Output the listing below verbatim.

####################

`src/rtl/fifo_pkg.sv`:
```
// Shared definitions for the dual-clock FIFO controllers: pointer code
// conversions and synchroniser defaults used by both clock domains.
package fifo_pkg;

  localparam int SYNC_STAGES_DEFAULT = 2;

  // Conversion functions work on a zero-extended container, so any pointer
  // up to PTR_FN_W bits converts correctly; callers size-cast in and out.
  localparam int PTR_FN_W = 32;

  function automatic logic [PTR_FN_W-1:0] bin2gray(input logic [PTR_FN_W-1:0] b);
    return b ^ (b >> 1);
  endfunction

  function automatic logic [PTR_FN_W-1:0] gray2bin(input logic [PTR_FN_W-1:0] g);
    logic [PTR_FN_W-1:0] b;
    b[PTR_FN_W-1] = g[PTR_FN_W-1];
    for (int i = PTR_FN_W - 2; i >= 0; i--) begin
      b[i] = b[i+1] ^ g[i];
    end
    return b;
  endfunction

endpackage

```
`src/rtl/fifo_ptr_sync.sv`:
```
// N-stage async-reset flop synchroniser for Gray-coded pointers crossing
// between the FIFO clock domains.
module fifo_ptr_sync
  import fifo_pkg::*;
#(
  parameter int W      = 11,
  parameter int STAGES = SYNC_STAGES_DEFAULT
) (
  input  logic         i_clk,
  input  logic         i_rst_n,
  input  logic [W-1:0] i_d,
  output logic [W-1:0] o_q
);

  logic [W-1:0] r_stage [STAGES];

  always_ff @(posedge i_clk or negedge i_rst_n) begin
    if (!i_rst_n) begin
      for (int s = 0; s < STAGES; s++) begin
        r_stage[s] <= '0;
      end
    end else begin
      r_stage[0] <= i_d;
      for (int s = 1; s < STAGES; s++) begin
        r_stage[s] <= r_stage[s-1];
      end
    end
  end

  assign o_q = r_stage[STAGES-1];

endmodule

```
`src/rtl/fifo_wr_ctrl.sv`:
```
// Write-side controller of the dual-clock FIFO: drives the RAM write port,
// keeps binary/Gray write pointers and derives full/afull/count/overflow.
module fifo_wr_ctrl
  import fifo_pkg::*;
#(
  parameter int WIDTH        = 18,
  parameter int ADDR_W       = 10,
  parameter int AFULL_THRESH = 1020,
  parameter int SYNC_STAGES  = SYNC_STAGES_DEFAULT
) (
  input  logic              wclk_int,
  input  logic              rst_int,
  input  logic              wr_en,
  input  logic [WIDTH-1:0]  wdata,
  input  logic [ADDR_W:0]   rptr_gray,
  output logic [ADDR_W-1:0] mem_waddr,
  output logic [WIDTH-1:0]  mem_data,
  output logic              mem_we,
  output logic [ADDR_W:0]   wptr_gray,
  output logic              full,
  output logic              afull,
  output logic [ADDR_W:0]   wr_count,
  output logic              overflow
);

  localparam int PW = ADDR_W + 1;
  localparam logic [PW-1:0] AFULL_CMP = PW'(AFULL_THRESH);

  logic [PW-1:0] r_wbin;
  logic [PW-1:0] r_wgray;
  logic [PW-1:0] r_wr_count;
  logic          r_full;
  logic          r_afull;
  logic          r_overflow;

  logic          w_accept;
  logic [PW-1:0] w_rq;
  logic [PW-1:0] w_rbin;
  logic [PW-1:0] w_wbin_next;
  logic [PW-1:0] w_wgray_next;
  logic [PW-1:0] w_full_cmp;
  logic [PW-1:0] w_count_next;
  logic          w_full_next;
  logic          w_afull_next;

  fifo_ptr_sync #(
    .W      (PW),
    .STAGES (SYNC_STAGES)
  ) u_rptr_sync (
    .i_clk   (wclk_int),
    .i_rst_n (rst_int),
    .i_d     (rptr_gray),
    .o_q     (w_rq)
  );

  // Gating with rst_int keeps the RAM write port quiet during reset even if
  // the user is still pushing.
  assign w_accept = wr_en & ~r_full & rst_int;

  always_comb begin
    w_wbin_next  = r_wbin + PW'(w_accept);
    w_wgray_next = PW'(bin2gray(PTR_FN_W'(w_wbin_next)));
    w_rbin       = PW'(gray2bin(PTR_FN_W'(w_rq)));
    // Full when the write pointer is exactly one lap ahead of the synced
    // read pointer: the top two Gray bits differ, the rest match.
    w_full_cmp   = {~w_rq[ADDR_W:ADDR_W-1], w_rq[ADDR_W-2:0]};
    w_full_next  = (w_wgray_next == w_full_cmp);
    w_count_next = w_wbin_next - w_rbin;
    w_afull_next = (w_count_next >= AFULL_CMP);
  end

  always_ff @(posedge wclk_int or negedge rst_int) begin
    if (!rst_int) begin
      r_wbin     <= '0;
      r_wgray    <= '0;
      r_wr_count <= '0;
      r_full     <= 1'b0;
      r_afull    <= 1'b0;
      r_overflow <= 1'b0;
    end else begin
      r_wbin     <= w_wbin_next;
      r_wgray    <= w_wgray_next;
      r_wr_count <= w_count_next;
      r_full     <= w_full_next;
      r_afull    <= w_afull_next;
      r_overflow <= wr_en & r_full;
    end
  end

  assign mem_we    = w_accept;
  assign mem_waddr = r_wbin[ADDR_W-1:0];
  assign mem_data  = wdata;
  assign wptr_gray = r_wgray;
  assign full      = r_full;
  assign afull     = r_afull;
  assign wr_count  = r_wr_count;
  assign overflow  = r_overflow;

endmodule

```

####################

TASK RESULT:
`src/rtl/fifo_pkg.sv`:
```
// Shared definitions for the dual-clock FIFO controllers: pointer code
// conversions and synchroniser defaults used by both clock domains.
package fifo_pkg;

  localparam int SYNC_STAGES_DEFAULT = 2;

  // Conversion functions work on a zero-extended container, so any pointer
  // up to PTR_FN_W bits converts correctly; callers size-cast in and out.
  localparam int PTR_FN_W = 32;

  function automatic logic [PTR_FN_W-1:0] bin2gray(input logic [PTR_FN_W-1:0] b);
    return b ^ (b >> 1);
  endfunction

  function automatic logic [PTR_FN_W-1:0] gray2bin(input logic [PTR_FN_W-1:0] g);
    logic [PTR_FN_W-1:0] b;
    b[PTR_FN_W-1] = g[PTR_FN_W-1];
    for (int i = PTR_FN_W - 2; i >= 0; i--) begin
      b[i] = b[i+1] ^ g[i];
    end
    return b;
  endfunction

endpackage

```
`src/rtl/fifo_ptr_sync.sv`:
```
// N-stage async-reset flop synchroniser for Gray-coded pointers crossing
// between the FIFO clock domains.
module fifo_ptr_sync
  import fifo_pkg::*;
#(
  parameter int W      = 11,
  parameter int STAGES = SYNC_STAGES_DEFAULT
) (
  input  logic         i_clk,
  input  logic         i_rst_n,
  input  logic [W-1:0] i_d,
  output logic [W-1:0] o_q
);

  logic [W-1:0] r_stage [STAGES];

  always_ff @(posedge i_clk or negedge i_rst_n) begin
    if (!i_rst_n) begin
      for (int s = 0; s < STAGES; s++) begin
        r_stage[s] <= '0;
      end
    end else begin
      r_stage[0] <= i_d;
      for (int s = 1; s < STAGES; s++) begin
        r_stage[s] <= r_stage[s-1];
      end
    end
  end

  assign o_q = r_stage[STAGES-1];

endmodule

```
`src/rtl/fifo_wr_ctrl.sv`:
```
// Write-side controller of the dual-clock FIFO: drives the RAM write port,
// keeps binary/Gray write pointers and derives full/afull/count/overflow.
module fifo_wr_ctrl
  import fifo_pkg::*;
#(
  parameter int WIDTH        = 18,
  parameter int ADDR_W       = 10,
  parameter int AFULL_THRESH = 1020,
  parameter int SYNC_STAGES  = SYNC_STAGES_DEFAULT
) (
  input  logic              wclk_int,
  input  logic              rst_int,
  input  logic              wr_en,
  input  logic [WIDTH-1:0]  wdata,
  input  logic [ADDR_W:0]   rptr_gray,
  output logic [ADDR_W-1:0] mem_waddr,
  output logic [WIDTH-1:0]  mem_data,
  output logic              mem_we,
  output logic [ADDR_W:0]   wptr_gray,
  output logic              full,
  output logic              afull,
  output logic [ADDR_W:0]   wr_count,
  output logic              overflow
);

  localparam int PW = ADDR_W + 1;
  localparam logic [PW-1:0] AFULL_CMP = PW'(AFULL_THRESH);

  logic [PW-1:0] r_wbin;
  logic [PW-1:0] r_wgray;
  logic [PW-1:0] r_wr_count;
  logic          r_full;
  logic          r_afull;
  logic          r_overflow;

  logic          w_accept;
  logic [PW-1:0] w_rq;
  logic [PW-1:0] w_rbin;
  logic [PW-1:0] w_wbin_next;
  logic [PW-1:0] w_wgray_next;
  logic [PW-1:0] w_full_cmp;
  logic [PW-1:0] w_count_next;
  logic          w_full_next;
  logic          w_afull_next;

  fifo_ptr_sync #(
    .W      (PW),
    .STAGES (SYNC_STAGES)
  ) u_rptr_sync (
    .i_clk   (wclk_int),
    .i_rst_n (rst_int),
    .i_d     (rptr_gray),
    .o_q     (w_rq)
  );

  // Gating with rst_int keeps the RAM write port quiet during reset even if
  // the user is still pushing.
  assign w_accept = wr_en & ~r_full & rst_int;

  always_comb begin
    w_wbin_next  = r_wbin + PW'(w_accept);
    w_wgray_next = PW'(bin2gray(PTR_FN_W'(w_wbin_next)));
    w_rbin       = PW'(gray2bin(PTR_FN_W'(w_rq)));
    // Full when the write pointer is exactly one lap ahead of the synced
    // read pointer: the top two Gray bits differ, the rest match.
    w_full_cmp   = {~w_rq[ADDR_W:ADDR_W-1], w_rq[ADDR_W-2:0]};
    w_full_next  = (w_wgray_next == w_full_cmp);
    w_count_next = w_wbin_next - w_rbin;
    w_afull_next = (w_count_next >= AFULL_CMP);
  end

  always_ff @(posedge wclk_int or negedge rst_int) begin
    if (!rst_int) begin
      r_wbin     <= '0;
      r_wgray    <= '0;
      r_wr_count <= '0;
      r_full     <= 1'b0;
      r_afull    <= 1'b0;
      r_overflow <= 1'b0;
    end else begin
      r_wbin     <= w_wbin_next;
      r_wgray    <= w_wgray_next;
      r_wr_count <= w_count_next;
      r_full     <= w_full_next;
      r_afull    <= w_afull_next;
      r_overflow <= wr_en & r_full;
    end
  end

  assign mem_we    = w_accept;
  assign mem_waddr = r_wbin[ADDR_W-1:0];
  assign mem_data  = wdata;
  assign wptr_gray = r_wgray;
  assign full      = r_full;
  assign afull     = r_afull;
  assign wr_count  = r_wr_count;
  assign overflow  = r_overflow;

endmodule

```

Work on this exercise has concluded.